<file path="src/rtl/mult_pkg.sv">
// Shared types and default sizing for the multiply-block sequencer.
package mult_pkg;
    typedef enum logic [2:0] {
        IDLE,
        LOAD,
        WAIT_FULL,
        ISSUE,
        READ,
        DONE
    } seq_state_t;

    localparam int DEF_LOGDEPTH = 6;
    localparam int DEF_DEPTH    = 2 ** DEF_LOGDEPTH;
endpackage

</file>
<file path="src/rtl/mult_seq_timer.sv">
// Idle-cycle watchdog: clears on clr, counts on en, flags the cycle whose
// increment would reach TIMEOUT.
module mult_seq_timer #(
    parameter int TIMEOUT = 256
) (
    input  logic clk,
    input  logic rst,
    input  logic clr,
    input  logic en,
    output logic expired
);
    localparam int TW = $clog2(TIMEOUT + 1);

    logic [TW-1:0] cnt_q, cnt_d;

    always_comb begin
        cnt_d = cnt_q;
        if (clr) begin
            cnt_d = '0;
        end else if (en) begin
            cnt_d = cnt_q + TW'(1);
        end
    end

    always_ff @(posedge clk) begin
        if (rst) begin
            cnt_q <= '0;
        end else begin
            cnt_q <= cnt_d;
        end
    end

    assign expired = en && !clr && (cnt_q == TW'(TIMEOUT - 1));
endmodule

</file>
<file path="src/rtl/mult_block_sequencer.sv">
// Runs one load / wait-full / block-read transaction against the multiplier
// and forwards the product stream to the host with one cycle of latency.
module mult_block_sequencer
    import mult_pkg::*;
#(
    parameter int LOGDEPTH = DEF_LOGDEPTH,
    parameter int WIDTH    = 32,
    parameter int OPW      = 16,
    parameter int TIMEOUT  = 256
) (
    input  logic             clk,
    input  logic             rst,
    input  logic             start,
    input  logic             abort,
    input  logic             op_valid,
    output logic             op_ready,
    input  logic [OPW-1:0]   op_a,
    input  logic [OPW-1:0]   op_b,
    output logic             EN_mult,
    input  logic             RDY_mult,
    output logic [OPW-1:0]   mult_input0,
    output logic [OPW-1:0]   mult_input1,
    output logic             EN_blockRead,
    input  logic             VALID_memVal,
    input  logic [WIDTH-1:0] memVal_data,
    output logic             res_valid,
    output logic [WIDTH-1:0] res_data,
    output logic             res_last,
    output logic             busy,
    output logic             done,
    output logic             err
);
    localparam int CW = LOGDEPTH + 1;
    localparam logic [CW-1:0] DEPTH_C = CW'(2 ** LOGDEPTH);
    localparam logic [CW-1:0] LAST_C  = CW'(2 ** LOGDEPTH - 1);

    seq_state_t       state_q, state_d;
    logic [CW-1:0]    load_cnt_q, load_cnt_d;
    logic [CW-1:0]    beat_cnt_q, beat_cnt_d;
    logic             res_valid_q, res_valid_d;
    logic             res_last_q, res_last_d;
    logic [WIDTH-1:0] res_data_q, res_data_d;
    logic             blk_q, blk_d;
    logic             done_q, done_d;
    logic             err_q, err_d;
    logic             tmr_inc, tmr_clr, tmr_exp;

    assign mult_input0 = op_a;
    assign mult_input1 = op_b;
    assign op_ready    = (state_q == LOAD) && RDY_mult && (load_cnt_q < DEPTH_C);
    assign EN_mult     = op_valid && op_ready;

    // The watchdog only runs while waiting on the multiplier; any beat re-arms it.
    assign tmr_inc = (state_q == WAIT_FULL) || ((state_q == READ) && !VALID_memVal);
    assign tmr_clr = abort || !tmr_inc;

    mult_seq_timer #(.TIMEOUT(TIMEOUT)) u_timer (
        .clk     (clk),
        .rst     (rst),
        .clr     (tmr_clr),
        .en      (tmr_inc),
        .expired (tmr_exp)
    );

    always_comb begin
        state_d     = state_q;
        load_cnt_d  = load_cnt_q;
        beat_cnt_d  = beat_cnt_q;
        res_valid_d = 1'b0;
        res_last_d  = 1'b0;
        res_data_d  = res_data_q;
        err_d       = err_q;
        case (state_q)
            IDLE: if (start) begin
                state_d    = LOAD;
                load_cnt_d = '0;
                err_d      = 1'b0;
            end
            LOAD: if (EN_mult) begin
                load_cnt_d = load_cnt_q + CW'(1);
                if (load_cnt_q == LAST_C) state_d = WAIT_FULL;
            end
            WAIT_FULL: begin
                if (tmr_exp) begin
                    err_d   = 1'b1;
                    state_d = IDLE;
                end else if (!RDY_mult) begin
                    state_d = ISSUE;
                end
            end
            ISSUE: begin
                state_d    = READ;
                beat_cnt_d = '0;
            end
            READ: begin
                if (VALID_memVal) begin
                    res_valid_d = 1'b1;
                    res_data_d  = memVal_data;
                    res_last_d  = (beat_cnt_q == LAST_C);
                    beat_cnt_d  = beat_cnt_q + CW'(1);
                    if (beat_cnt_q == LAST_C) state_d = DONE;
                end else if (tmr_exp) begin
                    err_d   = 1'b1;
                    state_d = IDLE;
                end
            end
            DONE:    state_d = IDLE;
            default: state_d = IDLE;
        endcase
        // Stray read beats are dropped but remembered as a protocol error.
        if (VALID_memVal && (state_q != READ)) err_d = 1'b1;
        if (abort) begin
            state_d     = IDLE;
            load_cnt_d  = '0;
            beat_cnt_d  = '0;
            res_valid_d = 1'b0;
            res_last_d  = 1'b0;
            err_d       = err_q;
        end
        blk_d  = (state_d == ISSUE);
        done_d = (state_d == DONE);
    end

    always_ff @(posedge clk) begin
        if (rst) begin
            state_q     <= IDLE;
            load_cnt_q  <= '0;
            beat_cnt_q  <= '0;
            res_valid_q <= 1'b0;
            res_last_q  <= 1'b0;
            res_data_q  <= '0;
            blk_q       <= 1'b0;
            done_q      <= 1'b0;
            err_q       <= 1'b0;
        end else begin
            state_q     <= state_d;
            load_cnt_q  <= load_cnt_d;
            beat_cnt_q  <= beat_cnt_d;
            res_valid_q <= res_valid_d;
            res_last_q  <= res_last_d;
            res_data_q  <= res_data_d;
            blk_q       <= blk_d;
            done_q      <= done_d;
            err_q       <= err_d;
        end
    end

    assign res_valid    = res_valid_q;
    assign res_last     = res_last_q;
    assign res_data     = res_data_q;
    assign EN_blockRead = blk_q;
    assign done         = done_q;
    assign err          = err_q;
    assign busy         = (state_q != IDLE);
endmodule

</file>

#### Task to complete
Take the entries above and return all of them exactly.

#### Response to the task
<file path="src/rtl/mult_pkg.sv">
// Shared types and default sizing for the multiply-block sequencer.
package mult_pkg;
    typedef enum logic [2:0] {
        IDLE,
        LOAD,
        WAIT_FULL,
        ISSUE,
        READ,
        DONE
    } seq_state_t;

    localparam int DEF_LOGDEPTH = 6;
    localparam int DEF_DEPTH    = 2 ** DEF_LOGDEPTH;
endpackage

</file>
<file path="src/rtl/mult_seq_timer.sv">
// Idle-cycle watchdog: clears on clr, counts on en, flags the cycle whose
// increment would reach TIMEOUT.
module mult_seq_timer #(
    parameter int TIMEOUT = 256
) (
    input  logic clk,
    input  logic rst,
    input  logic clr,
    input  logic en,
    output logic expired
);
    localparam int TW = $clog2(TIMEOUT + 1);

    logic [TW-1:0] cnt_q, cnt_d;

    always_comb begin
        cnt_d = cnt_q;
        if (clr) begin
            cnt_d = '0;
        end else if (en) begin
            cnt_d = cnt_q + TW'(1);
        end
    end

    always_ff @(posedge clk) begin
        if (rst) begin
            cnt_q <= '0;
        end else begin
            cnt_q <= cnt_d;
        end
    end

    assign expired = en && !clr && (cnt_q == TW'(TIMEOUT - 1));
endmodule

</file>
<file path="src/rtl/mult_block_sequencer.sv">
// Runs one load / wait-full / block-read transaction against the multiplier
// and forwards the product stream to the host with one cycle of latency.
module mult_block_sequencer
    import mult_pkg::*;
#(
    parameter int LOGDEPTH = DEF_LOGDEPTH,
    parameter int WIDTH    = 32,
    parameter int OPW      = 16,
    parameter int TIMEOUT  = 256
) (
    input  logic             clk,
    input  logic             rst,
    input  logic             start,
    input  logic             abort,
    input  logic             op_valid,
    output logic             op_ready,
    input  logic [OPW-1:0]   op_a,
    input  logic [OPW-1:0]   op_b,
    output logic             EN_mult,
    input  logic             RDY_mult,
    output logic [OPW-1:0]   mult_input0,
    output logic [OPW-1:0]   mult_input1,
    output logic             EN_blockRead,
    input  logic             VALID_memVal,
    input  logic [WIDTH-1:0] memVal_data,
    output logic             res_valid,
    output logic [WIDTH-1:0] res_data,
    output logic             res_last,
    output logic             busy,
    output logic             done,
    output logic             err
);
    localparam int CW = LOGDEPTH + 1;
    localparam logic [CW-1:0] DEPTH_C = CW'(2 ** LOGDEPTH);
    localparam logic [CW-1:0] LAST_C  = CW'(2 ** LOGDEPTH - 1);

    seq_state_t       state_q, state_d;
    logic [CW-1:0]    load_cnt_q, load_cnt_d;
    logic [CW-1:0]    beat_cnt_q, beat_cnt_d;
    logic             res_valid_q, res_valid_d;
    logic             res_last_q, res_last_d;
    logic [WIDTH-1:0] res_data_q, res_data_d;
    logic             blk_q, blk_d;
    logic             done_q, done_d;
    logic             err_q, err_d;
    logic             tmr_inc, tmr_clr, tmr_exp;

    assign mult_input0 = op_a;
    assign mult_input1 = op_b;
    assign op_ready    = (state_q == LOAD) && RDY_mult && (load_cnt_q < DEPTH_C);
    assign EN_mult     = op_valid && op_ready;

    // The watchdog only runs while waiting on the multiplier; any beat re-arms it.
    assign tmr_inc = (state_q == WAIT_FULL) || ((state_q == READ) && !VALID_memVal);
    assign tmr_clr = abort || !tmr_inc;

    mult_seq_timer #(.TIMEOUT(TIMEOUT)) u_timer (
        .clk     (clk),
        .rst     (rst),
        .clr     (tmr_clr),
        .en      (tmr_inc),
        .expired (tmr_exp)
    );

    always_comb begin
        state_d     = state_q;
        load_cnt_d  = load_cnt_q;
        beat_cnt_d  = beat_cnt_q;
        res_valid_d = 1'b0;
        res_last_d  = 1'b0;
        res_data_d  = res_data_q;
        err_d       = err_q;
        case (state_q)
            IDLE: if (start) begin
                state_d    = LOAD;
                load_cnt_d = '0;
                err_d      = 1'b0;
            end
            LOAD: if (EN_mult) begin
                load_cnt_d = load_cnt_q + CW'(1);
                if (load_cnt_q == LAST_C) state_d = WAIT_FULL;
            end
            WAIT_FULL: begin
                if (tmr_exp) begin
                    err_d   = 1'b1;
                    state_d = IDLE;
                end else if (!RDY_mult) begin
                    state_d = ISSUE;
                end
            end
            ISSUE: begin
                state_d    = READ;
                beat_cnt_d = '0;
            end
            READ: begin
                if (VALID_memVal) begin
                    res_valid_d = 1'b1;
                    res_data_d  = memVal_data;
                    res_last_d  = (beat_cnt_q == LAST_C);
                    beat_cnt_d  = beat_cnt_q + CW'(1);
                    if (beat_cnt_q == LAST_C) state_d = DONE;
                end else if (tmr_exp) begin
                    err_d   = 1'b1;
                    state_d = IDLE;
                end
            end
            DONE:    state_d = IDLE;
            default: state_d = IDLE;
        endcase
        // Stray read beats are dropped but remembered as a protocol error.
        if (VALID_memVal && (state_q != READ)) err_d = 1'b1;
        if (abort) begin
            state_d     = IDLE;
            load_cnt_d  = '0;
            beat_cnt_d  = '0;
            res_valid_d = 1'b0;
            res_last_d  = 1'b0;
            err_d       = err_q;
        end
        blk_d  = (state_d == ISSUE);
        done_d = (state_d == DONE);
    end

    always_ff @(posedge clk) begin
        if (rst) begin
            state_q     <= IDLE;
            load_cnt_q  <= '0;
            beat_cnt_q  <= '0;
            res_valid_q <= 1'b0;
            res_last_q  <= 1'b0;
            res_data_q  <= '0;
            blk_q       <= 1'b0;
            done_q      <= 1'b0;
            err_q       <= 1'b0;
        end else begin
            state_q     <= state_d;
            load_cnt_q  <= load_cnt_d;
            beat_cnt_q  <= beat_cnt_d;
            res_valid_q <= res_valid_d;
            res_last_q  <= res_last_d;
            res_data_q  <= res_data_d;
            blk_q       <= blk_d;
            done_q      <= done_d;
            err_q       <= err_d;
        end
    end

    assign res_valid    = res_valid_q;
    assign res_last     = res_last_q;
    assign res_data     = res_data_q;
    assign EN_blockRead = blk_q;
    assign done         = done_q;
    assign err          = err_q;
    assign busy         = (state_q != IDLE);
endmodule

</file>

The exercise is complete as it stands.